Known for his raucous yet meticulously composed paintings, James Drinkwater is one of Australia’s most celebrated contemporary artists. Yet, the words ‘contemporary’ and ‘artist’ are not necessarily ones Drinkwater would use to describe himself. He prefers the term ‘painter’, and he is a gestural one at that, drawing on influences from the vast legacy of Australian, British, American and French modern art he became obsessed with as a child growing up in Newcastle, New South Wales. Drinkwater says he started drawing and painting incessantly from the age of five, after becoming taken with the small landscape paintings his aunt would work on at her kitchen table.

Drinkwater’s talent was recognised and nurtured early on, not just by his parents and those around him but also by the art world itself. During our conversation, he fields a call from his dad, who wants to come around and see his recent paintings. “It’s never ideal, the time he wants to come,” Drinkwater says after hanging up. “But I’m never going to say no to that, it’s fuel. You talk about fathers not approving of their kids doing art… artists like Clarice Beckett, you know. My dad was there in the garage with me, standing with a ciggy and a chardonnay just going, ‘Oh, bloody brilliant James. Brilliant. Michelle, come look!’

Between the ages of eight and eighteen, he attended Ron Hartree’s now-closed art school in Newcastle and visited exhibitions whenever his parents could take him. He later attended the National Art School in Sydney—only for one year, before getting restless—and then moved to Melbourne, where he met his now-wife, the painter and performance artist Lottie Consalvo. The pair soon moved to Berlin, where they lived for three years before relocating back to Newcastle in search of cheaper studio space and a quieter life.

In 2014, aged thirty, he won the Brett Whiteley Travelling Art Scholarship, which took his family— then-newly expanded to three with the arrival of his first child, Vincenzo—to the Cité des Arts in Paris for three months and a further three travelling. Fast forward to June 2023, almost a decade on, and a survey exhibition at Canberra’s Drill Hall Gallery—James Drinkwater: at mid-career, curated by Terence Maloon—announced without hesitation Drinkwater’s arrival at that often tenuous artistic milestone.

Drinkwater’s paintings are defined by their expressive use of colour.
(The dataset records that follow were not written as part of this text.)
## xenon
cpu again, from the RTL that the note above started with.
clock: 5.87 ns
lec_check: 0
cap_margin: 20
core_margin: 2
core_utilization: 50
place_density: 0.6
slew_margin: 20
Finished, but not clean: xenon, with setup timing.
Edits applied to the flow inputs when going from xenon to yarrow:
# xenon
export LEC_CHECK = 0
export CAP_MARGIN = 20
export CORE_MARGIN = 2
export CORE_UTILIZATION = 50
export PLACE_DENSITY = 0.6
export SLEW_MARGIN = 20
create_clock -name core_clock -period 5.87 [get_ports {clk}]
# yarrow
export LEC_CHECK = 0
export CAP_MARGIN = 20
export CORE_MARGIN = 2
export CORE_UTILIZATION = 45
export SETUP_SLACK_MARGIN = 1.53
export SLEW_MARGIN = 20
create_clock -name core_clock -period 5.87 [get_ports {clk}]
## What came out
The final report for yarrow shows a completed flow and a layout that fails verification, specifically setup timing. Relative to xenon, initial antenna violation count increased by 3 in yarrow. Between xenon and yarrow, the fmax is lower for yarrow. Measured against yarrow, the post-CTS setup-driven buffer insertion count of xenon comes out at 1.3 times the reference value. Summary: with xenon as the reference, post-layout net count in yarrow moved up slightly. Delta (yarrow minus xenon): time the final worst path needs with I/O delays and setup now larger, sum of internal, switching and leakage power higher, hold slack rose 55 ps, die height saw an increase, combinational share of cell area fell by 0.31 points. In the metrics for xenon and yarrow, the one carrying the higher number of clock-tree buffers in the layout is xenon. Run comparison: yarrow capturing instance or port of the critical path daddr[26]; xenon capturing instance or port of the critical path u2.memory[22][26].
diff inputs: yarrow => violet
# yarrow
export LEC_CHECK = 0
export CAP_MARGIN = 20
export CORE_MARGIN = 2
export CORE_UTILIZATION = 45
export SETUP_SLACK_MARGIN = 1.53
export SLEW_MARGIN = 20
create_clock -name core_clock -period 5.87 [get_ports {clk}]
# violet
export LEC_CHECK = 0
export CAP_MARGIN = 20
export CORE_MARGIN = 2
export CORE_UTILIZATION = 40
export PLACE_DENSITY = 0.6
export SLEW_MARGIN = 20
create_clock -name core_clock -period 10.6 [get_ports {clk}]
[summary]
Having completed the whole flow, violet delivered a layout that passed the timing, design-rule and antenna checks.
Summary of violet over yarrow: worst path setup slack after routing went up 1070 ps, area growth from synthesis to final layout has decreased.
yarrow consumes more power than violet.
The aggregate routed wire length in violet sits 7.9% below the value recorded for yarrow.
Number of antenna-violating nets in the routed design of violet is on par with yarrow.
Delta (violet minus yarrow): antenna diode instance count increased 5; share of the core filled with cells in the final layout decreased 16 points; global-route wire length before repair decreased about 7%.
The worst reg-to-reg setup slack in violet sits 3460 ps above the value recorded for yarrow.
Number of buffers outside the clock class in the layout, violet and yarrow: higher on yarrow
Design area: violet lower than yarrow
Setup of exp/maple:
## top
module top #(parameter N = 4) (
  input  wire           clk  ,
  input  wire           rst  ,
  input  wire           start,
  input  wire [8*N-1:0] a_in ,
  input  wire [8*N-1:0] w_in ,
  output wire [8*N-1:0] y_out,
  output wire           ready,
  output wire           done
);
Size: about 570 flip-flops, about 100 I/O pins, ~54000 µm² of cells after synthesis.
Settings: LEC_CHECK=0, ABC_AREA=0, CAP_MARGIN=20, CELL_PAD_IN_SITES_DETAIL_PLACEMENT=2, CORE_MARGIN=4, CORE_UTILIZATION=25, CTS_CLUSTER_DIAMETER=333, CTS_CLUSTER_SIZE=58, GPL_ROUTABILITY_DRIVEN=1, GPL_TIMING_DRIVEN=1, HOLD_SLACK_MARGIN=0.21, MAX_ROUTING_LAYER=met5, MIN_ROUTING_LAYER=met2, PLACE_DENSITY=0.72, SETUP_SLACK_MARGIN=0.59, SLEW_MARGIN=35, TNS_END_PERCENT=15; clock period 3.03 ns.
run.sh (not shown) runs the stock make flow with config.mk's settings and CLKGATE_MAP_FILE=.
FAIL exp/maple @ 5_1_grt: tool exited with error
## Diff of input files: exp/cedar against exp/maple
==> flow/config.mk <==
export PLATFORM = sky130hd
export DESIGN_NAME = top
export DESIGN_NICKNAME = top
export VERILOG_FILES = /design/flow/design.v
export SDC_FILE = /design/flow/constraint.sdc
export NUM_CORES = 4
export LEC_CHECK = 0
export CAP_MARGIN = 35
export CELL_PAD_IN_SITES_DETAIL_PLACEMENT = 1
export CORE_MARGIN = 2
export CORE_UTILIZATION = 40
export GPL_TIMING_DRIVEN = 0
export SLEW_MARGIN = 20
==> flow/constraint.sdc <==
create_clock -name core_clock -period 5.0 [get_ports {clk}]
set_input_delay 1.0000 -clock core_clock [delete_from_list [all_inputs] [get_ports {clk}]]
set_output_delay 1.0000 -clock core_clock [all_outputs]
set_load 0.01 [all_outputs]
exp/cedar has completed all stages; timing, DRC and antenna checks passed.
exp/cedar and exp/maple ended up with roughly the same share of synthesized registers carrying an async set or reset.
Delta (exp/cedar minus exp/maple): number of core rows decreased 36, floorplan core area decreased about 40%, number of levels the H-tree was split into increased 2, area after synthesis essentially unchanged.
Of exp/cedar and exp/maple, exp/cedar shows the lower cell resize tally after clock tree synthesis, with exp/maple above it.
Looking at number of buffers added by the clock tree synthesis step, exp/cedar sits 59 above exp/maple.
Chip area of exp/cedar falls short of that of exp/maple by more than a quarter.
Input changes introduced in exp/zinc (baseline for comparison: exp/cedar):
==> flow/config.mk <==
export PLATFORM = sky130hd
export DESIGN_NAME = top
export DESIGN_NICKNAME = top
export VERILOG_FILES = /design/flow/design.v
export SDC_FILE = /design/flow/constraint.sdc
export NUM_CORES = 4
export LEC_CHECK = 0
export CAP_MARGIN = 20
export CORE_MARGIN = 2
export CORE_UTILIZATION = 21
export SLEW_MARGIN = 20
==> flow/constraint.sdc <==
create_clock -name core_clock -period 7.77 [get_ports {clk}]
set_input_delay 1.5540 -clock core_clock [delete_from_list [all_inputs] [get_ports {clk}]]
set_output_delay 1.5540 -clock core_clock [all_outputs]
set_load 0.01 [all_outputs]
[summary]
exp/zinc closes out successfully: all stages finished, all timing, DRC and antenna checks passed. Detailed-routed wire length on met2 in exp/zinc vs exp/cedar: down 9900 µm. exp/zinc vs. exp/cedar: count of inserted antenna diode cells increased 7, critical path depth in cells essentially unchanged. As of exp/zinc, die area had risen by more than half compared to exp/cedar. Where worst slew margin relative to its limit is concerned, exp/cedar is better than exp/zinc. Non-clock buffer count was lower in exp/zinc than in exp/cedar. Cmp exp/zinc and exp/cedar / clock latency reported for the late side of the worst-skew pair / lower: exp/zinc. Looking at exp/zinc and exp/cedar, the clock skew is a wash.
For exp/xenon, these inputs were changed with respect to exp/zinc:
-- flow/config.mk --
<<< exp/zinc, line 9
export CORE_MARGIN = 2
export CORE_UTILIZATION = 21
export SLEW_MARGIN = 20
>>> exp/xenon, line 9
export CORE_MARGIN = 2
export CORE_UTILIZATION = 61
export CTS_CLUSTER_SIZE = 66
export SLEW_MARGIN = 20
==> flow/constraint.sdc <==
create_clock -name core_clock -period 3.68 [get_ports {clk}]
set_input_delay 0.7360 -clock core_clock [delete_from_list [all_inputs] [get_ports {clk}]]
set_output_delay 0.7360 -clock core_clock [all_outputs]
set_load 0.01 [all_outputs]
==> comparison <==
Although exp/xenon finished all stages, its layout failed final checks on setup timing.
Worst hold path class: input pin to asynchronous set/reset pin -> exp/xenon, flip-flop to flip-flop -> exp/zinc
Going from exp/zinc to exp/xenon, count of filler cells inserted in the layout now sits lower; summed area of non-filler cells in the final layout now sits higher; wire length now sits higher.
exp/zinc → exp/xenon: synthesis-to-finish area growth went up by 17 points; cell count went down by 1242.
--- input diff exp/xenon..exp/yarrow ---
-- flow/config.mk --
<<< exp/xenon, line 7
export LEC_CHECK = 0
export CAP_MARGIN = 20
export CORE_MARGIN = 2
export CORE_UTILIZATION = 61
export CTS_CLUSTER_SIZE = 66
export SLEW_MARGIN = 20
>>> exp/yarrow, line 7
export LEC_CHECK = 0
export ABC_AREA = 1
export CAP_MARGIN = 20
export CORE_MARGIN = 2
export CORE_UTILIZATION = 70
export CTS_CLUSTER_SIZE = 74
export SLEW_MARGIN = 20
==> flow/constraint.sdc <==
create_clock -name core_clock -period 3.57 [get_ports {clk}]
set_input_delay 0.7140 -clock core_clock [delete_from_list [all_inputs] [get_ports {clk}]]
set_output_delay 0.7140 -clock core_clock [all_outputs]
set_load 0.01 [all_outputs]
Findings:
Final checks on exp/yarrow, whose flow otherwise completed, came back failing, citing setup timing. Worst path setup slack after routing: exp/yarrow worse than exp/xenon. Changes observed in exp/yarrow relative to exp/xenon: die area now smaller, initial detailed-routing violation count now larger, count of nets after finishing now larger, count of clock-buffer cells in the layout now larger.
The following lists how exp/raven was set up differently from exp/yarrow:
==> flow/config.mk <==
export PLATFORM = sky130hd
export DESIGN_NAME = top
export DESIGN_NICKNAME = top
export VERILOG_FILES = /design/flow/design.v
export SDC_FILE = /design/flow/constraint.sdc
export NUM_CORES = 4
export LEC_CHECK = 0
export CAP_MARGIN = 40
export CORE_MARGIN = 2
export CORE_UTILIZATION = 72
export CTS_CLUSTER_SIZE = 24
export PLACE_DENSITY = 0.64
export SETUP_SLACK_MARGIN = 0.54
export SLEW_MARGIN = 20
==> flow/constraint.sdc <==
create_clock -name core_clock -period 4.25 [get_ports {clk}]
set_input_delay 0.8500 -clock core_clock [delete_from_list [all_inputs] [get_ports {clk}]]
set_output_delay 0.8500 -clock core_clock [all_outputs]
set_load 0.01 [all_outputs]
## What came out
- What the final checks of exp/raven revealed, after a flow that finished every stage, was a layout that fails on setup timing.
- Summary — number of cells on the worst reg-to-reg path, exp/raven relative to exp/yarrow: lower, by 2.
- Of the two values seen for top routing layer in use, met5 was produced by exp/yarrow and met4 by exp/raven.
- Going from exp/yarrow to exp/raven, the vias after detailed routing was found to have gone down by 12300.
- XOR/XNOR share of the synthesized area delta for exp/raven relative to exp/yarrow: 1.3 points higher
- In exp/raven, the fraction of the mapped netlist area in simple logic gates came out 1.5 points below the value in exp/yarrow.
- Note that the count of fill cells added during filler insertion recorded for exp/yarrow amounts to 0.892 times the value seen in exp/raven.
- Worst setup slack (lower): exp/yarrow
- In the metrics for exp/yarrow and exp/raven, the one carrying the higher number of inserted diodes is exp/yarrow.
- Comparing Yosys chip area for exp/yarrow and exp/raven, the bigger number came from exp/yarrow.
==> maple: inputs <==
==> flow/design.v (excerpt) <==
module DotProduct(  
  input         clock,  
  input  [7:0]  io_a_0,
  input  [7:0]  io_a_1,
  input  [7:0]  io_a_2,
  input  [7:0]  io_a_3,
  input  [7:0]  io_a_4,
  input  [7:0]  io_a_5,
  input  [7:0]  io_a_6,
  input  [7:0]  io_a_7,
  input  [7:0]  io_a_8,
  input  [7:0]  io_a_9,
  input  [7:0]  io_a_10,
  input  [7:0]  io_a_11,
  input  [7:0]  io_a_12,
  input  [7:0]  io_a_13,
  input  [7:0]  io_a_14,
  input  [7:0]  io_a_15,
  input  [7:0]  io_b_0,  
  input  [7:0]  io_b_1,  
  input  [7:0]  io_b_2,  
  input  [7:0]  io_b_3,  
  input  [7:0]  io_b_4,  
  input  [7:0]  io_b_5,  
  input  [7:0]  io_b_6,  
  input  [7:0]  io_b_7,  
  input  [7:0]  io_b_8,  
  input  [7:0]  io_b_9,  
  input  [7:0]  io_b_10,  
  input  [7:0]  io_b_11,  
  input  [7:0]  io_b_12,  
  input  [7:0]  io_b_13,  
  input  [7:0]  io_b_14,  
  input  [7:0]  io_b_15,  
  output [20:0] io_y  
);
clock: 1.25 ns
lec_check: 0
abc_area: 1
cap_margin: 20
core_aspect_ratio: 0.5
core_margin: 2
core_utilization: 72
cts_cluster_diameter: 261
cts_cluster_size: 99
hold_slack_margin: 0.29
place_density: 0.39
slew_margin: 20
tns_end_percent: 5
run.sh (not shown) runs the stock make flow with config.mk's settings and CLKGATE_MAP_FILE=.
==> xenon: changes against maple <==
Settings changed: ABC_AREA 1 to default, CAP_MARGIN 20 to 30, CORE_ASPECT_RATIO 0.5 to default, CTS_CLUSTER_DIAMETER 261 to 381, CTS_CLUSTER_SIZE 99 to default, HOLD_SLACK_MARGIN 0.29 to default, MAX_ROUTING_LAYER from default to met4, PLACE_DENSITY 0.39 to default, TNS_END_PERCENT 5 to default.
==> flow/constraint.sdc (replaced) <==
create_clock -name core_clock -period 3.79 [get_ports {clock}]
set_input_delay 0.7580 -clock core_clock [delete_from_list [all_inputs] [get_ports {clock}]]
set_output_delay 0.7580 -clock core_clock [all_outputs]
set_load 0.01 [all_outputs]
==> comparison <==
Of xenon and maple, maple has the higher synthesized area (gap 9.2%, measured against maple). Against maple, the synthesized cell count of xenon is lower by 29%. xenon finished with setup timing left. maple ended with an error in 5_1_grt, error GRT-0232. In xenon the die size is lower than in maple, by 9.2%.
==> figures <==
Die footprint: maple 0.104 mm²; xenon 0.0946 mm²
Mapped cell area: maple 0.0731 mm²; xenon 0.0663 mm²
Core region area: maple 0.100 mm²; xenon 0.0915 mm²
CTS-repair resized insts: maple 527; xenon 654
Number of cells in Yosys stat: maple 9,707; xenon 6,888
Area share of the leading cell type in the synthesized netlist: maple 24.5%; xenon 27.0%
Row count: maple 82; xenon 111
Status: maple stopped before the end; xenon complete, but fails checks
Stage where the flow stopped: maple 5_1_grt; xenon -
Violated checks: maple -; xenon setup timing
Synth Area in XOR/XNOR: maple 3.44%; xenon 5.41%
Placed cell count: maple 12,100; xenon 8,968
Cell count after synthesis: maple 9,707; xenon 6,888
Area fraction in and, or, nand and nor cells after synthesis: maple 19.4%; xenon 14.4%
GP Congestion: maple 0.927; xenon 0.930
Multiplexer share of the synthesized area: maple 0%; xenon 0.389%
Post-CTS Setup Bufs: maple 23; xenon 83
Detailed-placement wirelength estimate: maple 146,000 µm; xenon 119,000 µm
Die boundary width: maple 454 µm; xenon 308 µm
Yosys aoi share: maple 4.70%; xenon 8.13%
Sequential share of the synthesized area: maple 20.8%; xenon 22.9%
Post-placement setup slack: maple -2.79 ns; xenon -0.412 ns
Hold-fix buffer count after cts: maple 256; xenon 0
Post-place instance area: maple 0.0853 mm²; xenon 0.0762 mm²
They are rich in matter, working texture and colour into abstract yet familiar figures, landscapes and interiors that speak of his experiences both real and imagined. In subject, his work draws heavily on the intimacy of his family life, the oceanic environment in which he lives, the broader Australian landscape and the people and places with which he interacts in his movements and travels. As was the case for the 20th century painters Drinkwater has so admired, his own exploration of this personal iconography at once allows insight into his subjective experience and offers something of our shared world to dive into.